The homologous recombination DNA repair pathway is one of the mechanisms that the body uses to stop your cells turning cancerous in response to environmental stress.
One of the most important components of this pathway is Tumor protein P53 (p53), the “guardian of the genome”. It protects our cells from cellular damage. Under cellular stress, p53 jumps into action, regulating gene expression to control DNA repair, cell division and cell death. It is the most commonly mutated gene in cancer.
In October 2021, two revered scientists, called Jiang and Mei, had a paper published, after peer review, in MDPI, showing that the SARS-Cov-2 spike protein obliterated the DNA repair mechanism in lymphocytes.

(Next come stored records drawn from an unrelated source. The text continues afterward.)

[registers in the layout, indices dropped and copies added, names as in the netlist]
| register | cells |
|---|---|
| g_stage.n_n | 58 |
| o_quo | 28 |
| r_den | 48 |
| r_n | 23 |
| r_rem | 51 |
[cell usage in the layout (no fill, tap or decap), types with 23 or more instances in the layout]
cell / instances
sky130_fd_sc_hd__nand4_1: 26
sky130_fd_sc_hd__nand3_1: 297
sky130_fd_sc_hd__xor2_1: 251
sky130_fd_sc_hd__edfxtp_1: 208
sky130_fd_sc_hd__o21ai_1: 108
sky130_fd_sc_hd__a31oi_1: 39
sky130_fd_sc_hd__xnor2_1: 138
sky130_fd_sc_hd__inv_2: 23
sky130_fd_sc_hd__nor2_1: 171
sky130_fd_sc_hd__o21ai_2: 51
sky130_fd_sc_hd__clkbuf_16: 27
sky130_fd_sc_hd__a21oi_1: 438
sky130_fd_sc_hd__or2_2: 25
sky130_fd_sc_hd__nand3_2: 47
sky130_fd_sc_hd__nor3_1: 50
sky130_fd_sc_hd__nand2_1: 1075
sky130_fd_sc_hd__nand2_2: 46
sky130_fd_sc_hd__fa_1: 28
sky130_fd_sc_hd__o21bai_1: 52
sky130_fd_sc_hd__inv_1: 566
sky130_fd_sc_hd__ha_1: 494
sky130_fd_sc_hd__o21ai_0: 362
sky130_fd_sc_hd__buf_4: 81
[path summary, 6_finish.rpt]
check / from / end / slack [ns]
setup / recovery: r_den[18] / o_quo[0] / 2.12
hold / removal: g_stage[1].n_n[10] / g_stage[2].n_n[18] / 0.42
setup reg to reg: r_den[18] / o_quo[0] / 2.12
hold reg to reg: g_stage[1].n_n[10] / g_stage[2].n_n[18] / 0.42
<file path="config.mk">
export PLATFORM = sky130hd
export DESIGN_NAME = software_timer_event_table
export DESIGN_NICKNAME = d
export VERILOG_FILES = /design/src/design/swt_pkg.sv /design/src/design/swt_dpath.sv /design/src/design/swt_ctrl.sv /design/src/design/software_timer_event_table.sv
export SDC_FILE = /design/constraint.sdc
export NUM_CORES = 2
export LEC_CHECK = 0
export BUFFER_PORTS_ARGS = -buffer_cell sky130_fd_sc_hd__buf_2
export CAP_MARGIN = 20
export CORE_ASPECT_RATIO = 0.8
export CORE_MARGIN = 1.5
export CORE_UTILIZATION = 68
export CTS_CLUSTER_DIAMETER = 200
export DETAILED_ROUTE_END_ITERATION = 7
export PLACE_DENSITY = 0.85
export SLEW_MARGIN = 20
export SYNTH_ARGS = -nofsm -noshare
export SYNTH_HDL_FRONTEND = slang
export SYNTH_SLANG_ARGS = --single-unit
</file>
<file path="constraint.sdc">
create_clock -name clk_i -period 26.5 [get_ports clk_i]
set_clock_uncertainty 0.2 [all_clocks]
set_input_delay 0 -clock clk_i [delete_from_list [all_inputs] [get_ports clk_i]]
set_output_delay 0 -clock clk_i [all_outputs]
set_load 0.1 [all_outputs]
</file>
===== config.mk =====
export PLATFORM = sky130hd
export DESIGN_NAME = akc_ctrl
export DESIGN_NICKNAME = d
export VERILOG_FILES = /design/src/rtl/akc_pkg.sv /design/src/rtl/akc_ctrl.sv
export SDC_FILE = /design/constraint.sdc
export NUM_CORES = 1
export LEC_CHECK = 0
export BUFFER_PORTS_ARGS = -buffer_cell sky130_fd_sc_hd__clkbuf_2
export CAP_MARGIN = 0
export CORE_MARGIN = 4
export CORE_UTILIZATION = 42
export DETAILED_ROUTE_END_ITERATION = 10
export GPL_TIMING_DRIVEN = 0
export PLACE_DENSITY = 0.76
export SKIP_LAST_GASP = 1
export SYNTH_ARGS = -nofsm -noshare
export SYNTH_HDL_FRONTEND = slang
export SYNTH_SLANG_ARGS = --single-unit

===== constraint.sdc =====
create_clock -name clk -period 1.4 [get_ports clk]
set_input_delay 0.14 -clock clk [delete_from_list [all_inputs] [get_ports clk]]
set_output_delay 0.14 -clock clk [all_outputs]
set_load 0.02 [all_outputs]
### src/rtl/u16t_pkg.sv
// ----------------------------------------------------------------------------
// u16t_pkg
// Shared types, constants and the UTF-8 encoder for the UTF-16LE transcoder.
// ----------------------------------------------------------------------------
`default_nettype none

package u16t_pkg;

  localparam int unsigned FIFO_DEPTH_DEF = 4;

  localparam logic [5:0] HI_SURR_TAG = 6'b110110;  // 0xD800..0xDBFF
  localparam logic [5:0] LO_SURR_TAG = 6'b110111;  // 0xDC00..0xDFFF
  localparam logic [20:0] SUPP_BASE = 21'h10000;

  // Up to four UTF-8 bytes of one code point; len 0 means nothing to send.
  typedef struct packed {
    logic [3:0][7:0] bytes;
    logic [2:0]      len;
  } enc_t;

  // One queued job: first code point, second code point, end-of-string mark.
  typedef struct packed {
    enc_t a;
    enc_t b;
    logic last;
  } job_t;

  typedef struct packed {
    logic push;
    job_t job;
  } front_out_t;

  function automatic enc_t encode_cp(logic [20:0] cp);
    enc_t e;
    e.bytes = '0;
    if (cp[20:7] == 14'd0) begin
      e.bytes[0] = {1'b0, cp[6:0]};
      e.len      = 3'd1;
    end else if (cp[20:11] == 10'd0) begin
      e.bytes[0] = {3'b110, cp[10:6]};
      e.bytes[1] = {2'b10, cp[5:0]};
      e.len      = 3'd2;
    end else if (cp[20:16] == 5'd0) begin
      e.bytes[0] = {4'b1110, cp[15:12]};
      e.bytes[1] = {2'b10, cp[11:6]};
      e.bytes[2] = {2'b10, cp[5:0]};
      e.len      = 3'd3;
    end else begin
      e.bytes[0] = {5'b11110, cp[20:18]};
      e.bytes[1] = {2'b10, cp[17:12]};
      e.bytes[2] = {2'b10, cp[11:6]};
      e.bytes[3] = {2'b10, cp[5:0]};
      e.len      = 3'd4;
    end
    return e;
  endfunction

endpackage

`default_nettype wire

### src/rtl/utf16le_to_utf8_transcoder.sv
// Path: the job for an accepted input byte is written into the queue when the
//   byte is accepted; the back then loads its UTF-8 bytes from the queue head
//   into the output register whenever the output register is free to take one.
// Throughput: one input byte per cycle while the job queue has room; the
//   output register drains one UTF-8 byte per cycle while out_stall is low.
// Reset: synchronous, active low; clears the unit pairing, surrogate and queue.
// ----------------------------------------------------------------------------
// utf16le_to_utf8_transcoder
// UTF-16LE byte stream in, UTF-8 byte stream out, with surrogate pairing.
// ----------------------------------------------------------------------------
`default_nettype none

module utf16le_to_utf8_transcoder
  import u16t_pkg::*;
#(
  parameter int unsigned FIFO_DEPTH = FIFO_DEPTH_DEF
) (
  input  wire logic       clk,
  input  wire logic       rst_n,
  input  wire logic       in_valid,
  output logic            in_stall,
  input  wire logic [7:0] in_data_byte,
  input  wire logic       in_end_of_string,
  output logic            out_valid,
  input  wire logic       out_stall,
  output logic [7:0]      out_byte,
  output logic            out_byte_valid,
  output logic            out_string_done
);

  front_out_t fo;
  job_t       head;
  logic       head_vld;
  logic       q_full;
  logic       pop;
  logic       accept;

  assign in_stall = q_full;
  assign accept   = in_valid && !q_full;

  u16t_front u_front (
    .clk           (clk),
    .rst_n         (rst_n),
    .accept        (accept),
    .data_byte     (in_data_byte),
    .end_of_string (in_end_of_string),
    .fo            (fo)
  );

  u16t_fifo #(
    .DEPTH (FIFO_DEPTH)
  ) u_fifo (
    .clk       (clk),
    .rst_n     (rst_n),
    .fo        (fo),
    .pop       (pop),
    .head      (head),
    .not_empty (head_vld),
    .full      (q_full)
  );

  u16t_back u_back (
    .clk             (clk),
    .rst_n           (rst_n),
    .head            (head),
    .head_vld        (head_vld),
    .pop             (pop),
    .out_valid       (out_valid),
    .out_stall       (out_stall),
    .out_byte        (out_byte),
    .out_byte_valid  (out_byte_valid),
    .out_string_done (out_string_done)
  );

endmodule

`default_nettype wire

### src/rtl/u16t_front.sv
// ----------------------------------------------------------------------------
// u16t_front
// Pairs input bytes into code units, tracks surrogates and builds encode jobs.
// ----------------------------------------------------------------------------
`default_nettype none

module u16t_front
  import u16t_pkg::*;
(
  input  wire logic       clk,
  input  wire logic       rst_n,
  input  wire logic       accept,
  input  wire logic [7:0] data_byte,
  input  wire logic       end_of_string,
  output front_out_t      fo
);

  logic [7:0] held_low_r,  held_low_nxt;
  logic       second_r,    second_nxt;
  logic [9:0] pend_bits_r, pend_bits_nxt;
  logic       pend_vld_r,  pend_vld_nxt;

  logic [15:0] unit;
  logic [20:0] pend_cp;
  logic [20:0] pair_cp;
  enc_t        enc_a;
  enc_t        enc_b;
  enc_t        enc_none;

  assign unit     = {data_byte, held_low_r};
  assign pend_cp  = {5'd0, HI_SURR_TAG, pend_bits_r};
  assign pair_cp  = SUPP_BASE + {1'b0, pend_bits_r, unit[9:0]};
  assign enc_none = '0;

  always_comb begin
    held_low_nxt  = held_low_r;
    second_nxt    = second_r;
    pend_bits_nxt = pend_bits_r;
    pend_vld_nxt  = pend_vld_r;
    enc_a         = enc_none;
    enc_b         = enc_none;
    if (!second_r) begin
      held_low_nxt = data_byte;
      second_nxt   = 1'b1;
      // odd trailing byte: drop it, still flush a held surrogate
      if (end_of_string && pend_vld_r) begin
        enc_a = encode_cp(pend_cp);
      end
    end else begin
      second_nxt = 1'b0;
      if (pend_vld_r && unit[15:10] == LO_SURR_TAG) begin
        enc_a        = encode_cp(pair_cp);
        pend_vld_nxt = 1'b0;
      end else begin
        if (pend_vld_r) begin
          enc_a = encode_cp(pend_cp);
        end
        pend_vld_nxt = 1'b0;
        if (unit[15:10] == HI_SURR_TAG && !end_of_string) begin
          pend_bits_nxt = unit[9:0];
          pend_vld_nxt  = 1'b1;
        end else begin
          enc_b = encode_cp({5'd0, unit});
        end
      end
    end
    if (end_of_string) begin
      held_low_nxt  = '0;
      second_nxt    = 1'b0;
      pend_bits_nxt = '0;
      pend_vld_nxt  = 1'b0;
    end
  end

  always_comb begin
    fo.job.a    = enc_a;
    fo.job.b    = enc_b;
    fo.job.last = end_of_string;
    fo.push     = accept && (enc_a.len != 3'd0 || enc_b.len != 3'd0 || end_of_string);
  end

  always_ff @(posedge clk) begin
    if (!rst_n) begin
      held_low_r  <= '0;
      second_r    <= 1'b0;
      pend_bits_r <= '0;
      pend_vld_r  <= 1'b0;
    end else if (accept) begin
      held_low_r  <= held_low_nxt;
      second_r    <= second_nxt;
      pend_bits_r <= pend_bits_nxt;
      pend_vld_r  <= pend_vld_nxt;
    end
  end

endmodule

`default_nettype wire

### src/rtl/u16t_fifo.sv
// ----------------------------------------------------------------------------
// u16t_fifo
// Short job queue between the classifying front and the byte-serial back.
// ----------------------------------------------------------------------------
`default_nettype none

module u16t_fifo
  import u16t_pkg::*;
#(
  parameter int unsigned DEPTH = FIFO_DEPTH_DEF
) (
  input  wire logic       clk,
  input  wire logic       rst_n,
  input  wire front_out_t fo,
  input  wire logic       pop,
  output job_t            head,
  output logic            not_empty,
  output logic            full
);

  localparam int unsigned AW = (DEPTH > 1) ? $clog2(DEPTH) : 1;
  localparam logic [AW-1:0] LAST_IDX = AW'(DEPTH - 1);

  job_t          mem [DEPTH];
  logic [AW-1:0] wr_ptr_r, wr_ptr_nxt;
  logic [AW-1:0] rd_ptr_r, rd_ptr_nxt;
  logic [AW:0]   count_r,  count_nxt;
  logic          do_push;
  logic          do_pop;

  assign not_empty = (count_r != '0);
  assign full      = (count_r == (AW+1)'(DEPTH));
  assign do_push   = fo.push && !full;
  assign do_pop    = pop && not_empty;
  assign head      = mem[rd_ptr_r];

  always_comb begin
    wr_ptr_nxt = wr_ptr_r;
    rd_ptr_nxt = rd_ptr_r;
    count_nxt  = count_r;
    if (do_push) begin
      wr_ptr_nxt = (wr_ptr_r == LAST_IDX) ? '0 : wr_ptr_r + 1'b1;
    end
    if (do_pop) begin
      rd_ptr_nxt = (rd_ptr_r == LAST_IDX) ? '0 : rd_ptr_r + 1'b1;
    end
    if (do_push && !do_pop) begin
      count_nxt = count_r + 1'b1;
    end else if (do_pop && !do_push) begin
      count_nxt = count_r - 1'b1;
    end
  end

  always_ff @(posedge clk) begin
    if (do_push) begin
      mem[wr_ptr_r] <= fo.job;
    end
  end

  always_ff @(posedge clk) begin
    if (!rst_n) begin
      wr_ptr_r <= '0;
      rd_ptr_r <= '0;
      count_r  <= '0;
    end else begin
      wr_ptr_r <= wr_ptr_nxt;
      rd_ptr_r <= rd_ptr_nxt;
      count_r  <= count_nxt;
    end
  end

endmodule

`default_nettype wire

### src/rtl/u16t_back.sv
// ----------------------------------------------------------------------------
// u16t_back
// Walks the head job one UTF-8 byte per cycle into the output register, unless out_stall holds it.
// ----------------------------------------------------------------------------
`default_nettype none

module u16t_back
  import u16t_pkg::*;
(
  input  wire logic       clk,
  input  wire logic       rst_n,
  input  wire job_t       head,
  input  wire logic       head_vld,
  output logic            pop,
  output logic            out_valid,
  input  wire logic       out_stall,
  output logic [7:0]      out_byte,
  output logic            out_byte_valid,
  output logic            out_string_done
);

  logic [2:0] idx_r, idx_nxt;
  logic       ovld_r, ovld_nxt;
  logic [7:0] obyte_r;
  logic       obv_r;
  logic       odone_r;

  logic [2:0] total;
  logic [2:0] last_idx;
  logic [2:0] b_idx;
  logic       load;
  logic       at_end;
  logic [7:0] sel_byte;

  assign total    = head.a.len + head.b.len;
  assign last_idx = (total == 3'd0) ? 3'd0 : total - 3'd1;
  assign b_idx    = idx_r - head.a.len;
  assign load     = head_vld && (!ovld_r || !out_stall);
  assign at_end   = (idx_r == last_idx);
  assign pop      = load && at_end;

  always_comb begin
    if (total == 3'd0) begin
      sel_byte = 8'd0;
    end else if (idx_r < head.a.len) begin
      sel_byte = head.a.bytes[idx_r[1:0]];
    end else begin
      sel_byte = head.b.bytes[b_idx[1:0]];
    end
  end

  always_comb begin
    idx_nxt  = idx_r;
    ovld_nxt = ovld_r;
    if (load) begin
      ovld_nxt = 1'b1;
      idx_nxt  = at_end ? 3'd0 : idx_r + 3'd1;
    end else if (!out_stall) begin
      ovld_nxt = 1'b0;
    end
  end

  always_ff @(posedge clk) begin
    if (!rst_n) begin
      idx_r  <= '0;
      ovld_r <= 1'b0;
    end else begin
      idx_r  <= idx_nxt;
      ovld_r <= ovld_nxt;
    end
  end

  always_ff @(posedge clk) begin
    if (load) begin
      obyte_r <= sel_byte;
      obv_r   <= (total != 3'd0);
      odone_r <= head.last && at_end;
    end
  end

  assign out_valid       = ovld_r;
  assign out_byte        = obyte_r;
  assign out_byte_valid  = obv_r;
  assign out_string_done = odone_r;

endmodule

`default_nettype wire

### config.mk
export PLATFORM = sky130hd
export DESIGN_NAME = utf16le_to_utf8_transcoder
export DESIGN_NICKNAME = d
export VERILOG_FILES = /design/src/rtl/u16t_pkg.sv /design/src/rtl/utf16le_to_utf8_transcoder.sv /design/src/rtl/u16t_front.sv /design/src/rtl/u16t_fifo.sv /design/src/rtl/u16t_back.sv
export SDC_FILE = /design/constraint.sdc
export NUM_CORES = 1
export LEC_CHECK = 0
export BUFFER_PORTS_ARGS = -buffer_cell sky130_fd_sc_hd__buf_4
export CAP_MARGIN = 5
export CORE_MARGIN = 2
export CORE_UTILIZATION = 50
export DETAILED_ROUTE_END_ITERATION = 8
export GPL_TIMING_DRIVEN = 0
export HOLD_SLACK_MARGIN = 0.03
export PLACE_DENSITY = 0.72
export SLEW_MARGIN = 20
export SYNTH_ARGS = -nofsm -noshare
export SYNTH_HDL_FRONTEND = slang
export SYNTH_SLANG_ARGS = --single-unit
### constraint.sdc
create_clock -name clk -period 5.25 [get_ports clk]
set_input_delay 0.7875 -clock clk [delete_from_list [all_inputs] [get_ports clk]]
set_output_delay 0.7875 -clock clk [all_outputs]
set_load 0.01 [all_outputs]
# Word level (Yosys, flattened, before mapping)
# Memory sizes are Yosys's and may differ from the RTL's. A register that Yosys moved wholly into a read port is not among the register bits.
# Cells that the tools add are included.
# Widths: inputs -> output; s select.
[totals]
ff_bits = 41
latchBits = 0
ramBits = 284
rom_bits = 0
inputBits = 13
output_inout_bits = 12
word_cells = 120
mem_count = 1
[mem_list]
columns = ["name", "depth", "word_bits", "read_ports", "rd_ports_with_merged_regs", "wr", "line_no", "rtl"]
rows = [
  ["u_fifo.mem", 4, 71, 1, 1, 1, "u16t_fifo.sv:24", "job_t mem [DEPTH];"],
]
[op_classes]
n_addsub = 9
n_mul = 0
div_mod_pow = 0
magnitude_cmp = 3
n_eq_ne = 9
shift = 0
mux = 48
bitwise_logic = 0
n_reduce_logical = 38
[ops]
columns = ["op", "count"]
rows = [
  ["$mux 35", 7],
  ["$mux 8", 7],
  ["$mux 16", 3],
  ["$mux 10", 4],
  ["$mux 11", 3],
  ["$bmux 8 s2", 2],
  ["$logic_not 14->1", 2],
  ["$mux 25", 1],
  ["$mux 24", 1],
  ["$add 17x20->21 const A", 1],
  ["$mux 19", 1],
  ["$mux 17", 1],
  ["$eq 6x6->1 const B", 2],
  ["$logic_and 1x1->1", 12],
  ["$mux 3", 4],
  ["$reduce_bool 3->1", 4],
  ["$logic_not 10->1", 1],
  ["$logic_not 5->1", 2],
  ["$mux 1", 10],
  ["$logic_not 9->1", 1],
  ["$mux 2", 4],
  ["$add 3x1->3 const B", 2],
  ["$logic_not 1->1", 6],
  ["$lt 2x3->1 const B", 2],
  ["15 further kinds", 24],
]

# Longest topological paths before layout
# Gate-level depths: netlist of run 1.
[depth]
word_depth = 16
mapped_depth = 19

# By module
# A second synthesis of run 1 with hierarchy kept.
[unflattened]
cells_unflattened = 785
area_unflattened_um2 = 13852.0
[modules_own_cells]
columns = ["module", "instances", "cells_each", "area_each_um2"]
rows = [
  ["u16t_fifo", 1, 422, 10802.9],
  ["u16t_front", 1, 275, 1854.3],
  ["u16t_back", 1, 87, 1181.1],
  ["utf16le_to_utf8_transcoder", 1, 1, 13.8],
]

# Worst setup path before layout of run 1
# Ideal clock, no wire load.
[synth_path]
path_type = "reg2reg"
startpoint = "register (tool-made name)"
endpoint = "register u_fifo.count_r[2]"
setup_ns = 0.076
arrival_time_ns = 4.514
required_time_ns = 5.174
setup_slack_ns = 0.661
path_stages_with_launch = 19
n_path_buf = 3
period_less_slack_ns = 4.589
cell_sequence = "dfxtp_1 buf_2 buf_2 buf_2 mux4_2 ha_1 inv_1 fa_1 ha_1 xor2_1 a31oi_1 o32ai_1 nand3_1 ha_1 inv_1 fa_1 xor2_1 or3_1 a21boi_0"
[synth_rtl]
columns = ["item", "line_no", "rtl"]
rows = [
  ["end signal: assignment", "u16t_fifo.sv:68", "count_r <= count_nxt;"],
  ["end: declaration", "u16t_fifo.sv:27", "logic [AW:0] count_r, count_nxt;"],
]

==> impl_metrics.tcl, run 1 <==
set metrics [dict create \
    status "finished, final reports clean" \
    area_growth_syn_to_layout_pct 13.11 \
    clk-insertion-delay-late_ns 0.54 \
    instances_no_fill 1053 \
    min_from "u_back.out_valid" \
    ios 25 \
    synth_top_family_by_area "multiplexers" \
    maxCapViolCount 0 \
    crit_top_cell "ha_1" \
    cts_tree "yes" \
    vdd_drop_max_mv 0.2318 \
    layout_commonest_cell "edfxtp_1" \
    maxSlewViolCount 0 \
    p_per_area_nw_per_um2 440.3 \
    die_h_um 153.0 \
    hold_buffers 0 \
    nNetsFinal 783 \
    p_switching_mw 1.569 \
    ys_seq_area_share_pct 66.00 \
    hold_slack_ns 0.5027 \
    pre_cts_ws_ns -0.2800 \
    cp_slowest_stage_delay_ns 0.58 \
    dp_cells 1005 \
    async_flop_share_pct 0 \
    yosys_warnings 0 \
    p_leak_nw 4.216 \
    post-route-period-util_pct 94.51 \
    critPathMaxFanout 10 \
    detail-route-antenna-nets 0 \
    max_clock_freq_ghz 0.2015 \
    yosysUniqueCellTypes 62 \
    period_minus_slack_ns 4.962 \
    h-tree-depth 1 \
    grt_usage_pct 21.57 \
    clock_sinks 255 \
    layout_common_cells "222 x edfxtp_1, 59 x mux4_2, 39 x clkbuf_1" \
    fin_tns_setup_ns 0 \
    clockBufferDepth 3 \
    rr_worst_depth 18 \
    dpl.hpwl_um 16990 \
    muxShareOfSynthArea_pct 12.85 \
    switching_share_pct 28.39 \
    hold_viol 0 \
    synth_xor_area_share_pct 0.5522 \
    crit_arrival_ns 5.41 \
    clock-skew-final_ns 0.03136 \
    grt_pass1_wl_um 38860 \
    r2r_slack_ns 0.29 \
    hold_path_end "u_back.out_valid" \
    syn_inst 700 \
    slew_headroom_pct 22.17 \
    gr-total-overflow 0 \
    grt_max_degree 43 \
    crit_path_start_kind "flop" \
    core-area_um2 21820 \
    fin_ws_ns 0.2881 \
    drc_errors 0 \
    cpMaxStageDelayCell "mux4_2" \
    portBuffers 21 \
    end_kind "flop" \
    tightest_slew_ns 1.164 \
    pwr-share-comb_pct 24.0 \
    wl_per_cell_um 24.04 \
    dieArea_um2 23410 \
    min_path_cells 2 \
    antenna_found_initial 0 \
    wirelength_um 25310 \
    crit_type "reg -> reg" \
    ys_ff_latch 255 \
    seq_power_share_pct 44.5 \
    drt-pass1-iter-count 7 \
    synth_compound_area_share_pct 8.193 \
    hp-class "reg -> reg" \
    cp.required_ns 5.70 \
    start_util_pct 50.87 \
    rsz0062_at_grt "false" \
    dr_total_vias 6598 \
    grt_pass1_vias 6574 \
    viasPerCell 6.266 \
    setup_violations 0 \
    internal_power_mw 3.960 \
    cts_made_buffers 26 \
    cts_root_buf "clkbuf_16" \
    netlist_area_um2 11100 \
    timing.rr.end "u_fifo.count_r[2]" \
    synth-simple-area-share_pct 7.754 \
    synth_edf_count 222 \
    rows 54 \
    drive_above_1_share_pct 20.85 \
    syn-num-nets 731 \
    dr.first_iter.drc_count 761 \
    crit_path_cell_trace "buf_2 -> buf_6 -> buf_4 -> mux4_2 -> ha_1 -> inv_1 -> fa_1 -> ha_1 -> xor2_1 -> a31oi_1 -> o32ai_2 -> nand3_2 -> ha_1 -> inv_1 -> fa_1 -> xor2_1 -> or3_1 -> a21boi_0" \
    die_w_um 153.0 \
    p_clk_share_pct 31.5 \
    path_clk_slew_ns 0.06 \
    post_synth.cell_area_avg_um2 15.86 \
    yosys.area_share.adder_pct 2.164 \
    place_congestion 0.8622 \
    ys.flop_type "edfxtp_1" \
]
[per-stage QoR]
step | util (%) | total power [mW] | instance area (um^2)
4_1_cts | 57.45 | 5.551 | 12540
3_5_place_dp | 53.75 | 3.815 | 11730
5_1_grt | 57.53 | 5.763 | 12550
2_1_floorplan | - | 3.371 | 11100
3_3_place_gp | 53.20 | 3.742 | 11610
6_report | 57.54 | 5.529 | 12560
[critical path: cells and delay by family, from the launching register on]
family                     cells  cell delay (ns)
buffers and inverters          5             0.91
DFF                            1             0.31
muxes                          1             0.58
adders and majority gates      5             1.63
xor gates and xnor gates       2             0.35
AOI/OAI and AO/OA              3             0.54
and+or+nand+nor                2             0.53
[routing by layer]
layer / track usage (%) / vias up / share of wire (%)
met4: 6.481 / 0 / 2.9
met2: 33.31 / 279 / 47
met3: 3.998 / 59 / 7.2
met5: 0 / - / 0
met1: 31.67 / 3380 / 43
li1: - / 2880 / -
[cell usage after synthesis (all sizes together) (3+ instances only)]
cell type / n / area, um^2
a211oi: 9 / 67.56
or3: 6 / 38.79
a21oi: 33 / 168.9
o21ai: 17 / 85.08
a221oi: 5 / 61.31
a22o: 8 / 73.82
a21o: 5 / 37.54
nand2: 23 / 88.84
nand2b: 4 / 25.02
nor4b: 3 / 41.29
nand3: 12 / 60.06
a21boi: 6 / 45.04
nor2b: 27 / 168.9
o22ai: 4 / 25.02
mux2: 6 / 67.56
dfxtp: 33 / 660.6
ha: 16 / 200.2
clkbuf: 33 / 123.9
mux2i: 3 / 30.03
nor2: 33 / 123.9
edfxtp: 222 / 6666
buf: 14 / 77.57
xor2: 3 / 26.28
and2: 13 / 81.33
mux4: 59 / 1329
o32ai: 5 / 43.79
and3: 9 / 61.31
inv: 20 / 75.07
nor3: 12 / 65.06
a22oi: 28 / 210.2
xnor2: 4 / 35.03
[sequential cells by signal, indices dropped and copies added, names as in the netlist, named ones only]
register,flops
u_back.idx_r,3
u_back.out_byte,8
u_back.out_byte_valid,1
u_back.out_string_done,1
u_back.out_valid,1
u_fifo.count_r,3
u_fifo.mem,212
u_fifo.rd_ptr_r,2
u_fifo.wr_ptr_r,2
u_front.held_low_r,8
u_front.pend_bits_r,10
u_front.pend_vld_r,1
u_front.second_r,1
[worst max path at each step]
stage                                from           endpoint  slack [ns]  cells after the start
after floorplan                      flop  u_fifo.count_r[2]        0.66                     18
after global placement    in_data_byte[1]  u_fifo.mem[0][59]       -0.12                      7
after detailed placement             flop  u_fifo.count_r[2]       -0.28                     18
after CTS                            flop  u_fifo.count_r[2]        0.03                     18
after global routing                 flop  u_fifo.count_r[2]        0.01                     18
final                                flop  u_fifo.count_r[2]        0.29                     18
[power by group through the flow]
stage | combinational, mW | sequential (mW) | clock (mW)
3_3_place_gp | 1.24 | 2.50 | 0
6_report | 1.33 | 2.46 | 1.74
3_5_place_dp | 1.31 | 2.50 | 0
5_1_grt | 1.44 | 2.48 | 1.84
2_1_floorplan | 0.859 | 2.51 | 0
4_1_cts | 1.32 | 2.46 | 1.77
[kinds of logic (layout without fill, tap and decap cells)]
family,Yosys count,in the layout
DFF,255,255
xor gates and xnor gates,7,7
buffers and inverters,67,139
AOI/OAI and AO/OA,131,131
other,0,1
and+or+nand+nor,154,154
muxes,68,68
adders and majority gates,18,18
[repair_timing]
| item | 4_1_cts | 5_1_grt |
|---|---|---|
| cloned | 0 | 0 |
| setup endpoints to repair | 2 | 2 |
| gates resized for setup | 3 | 3 |
| buffers inserted | 0 | 0 |
[layout make-up]
cell class,count,area (um^2)
diodes,1,2.502
plain buffers,46,207.7
clock buffers,36,708.2
clock inverters,12,96.34
fillers,1665,9266
inverters,20,75.07
multi-input cells,378,3522
flip-flops and latches,255,7327
well taps,280,350.3
repair buffers,25,267.8
Note: power is estimated with default switching activity, not from simulation.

The viral spike protein was so toxic to this pathway that it knocked 90% of it out. If the whole spike protein got into the nucleus (in the ovaries), and enough of it was produced and hung around long enough before the body was able to get rid of it all, it would cause cancer. Fortunately, in the case of naturally infection, this is unlikely to occur.
Unfortunately, the experimental mRNA toxshot induces spike protein to be produced (the full length spike exactly matching – amino acid for amino acid – the full length of the viral spike protein¹) in and around the cell nucleus² and is produced for at least 60 days and almost certainly longer³.
“Fact checkers” said the viral spike protein doesn’t get in the nucleus despite the expert scientists showing that it absolutely does.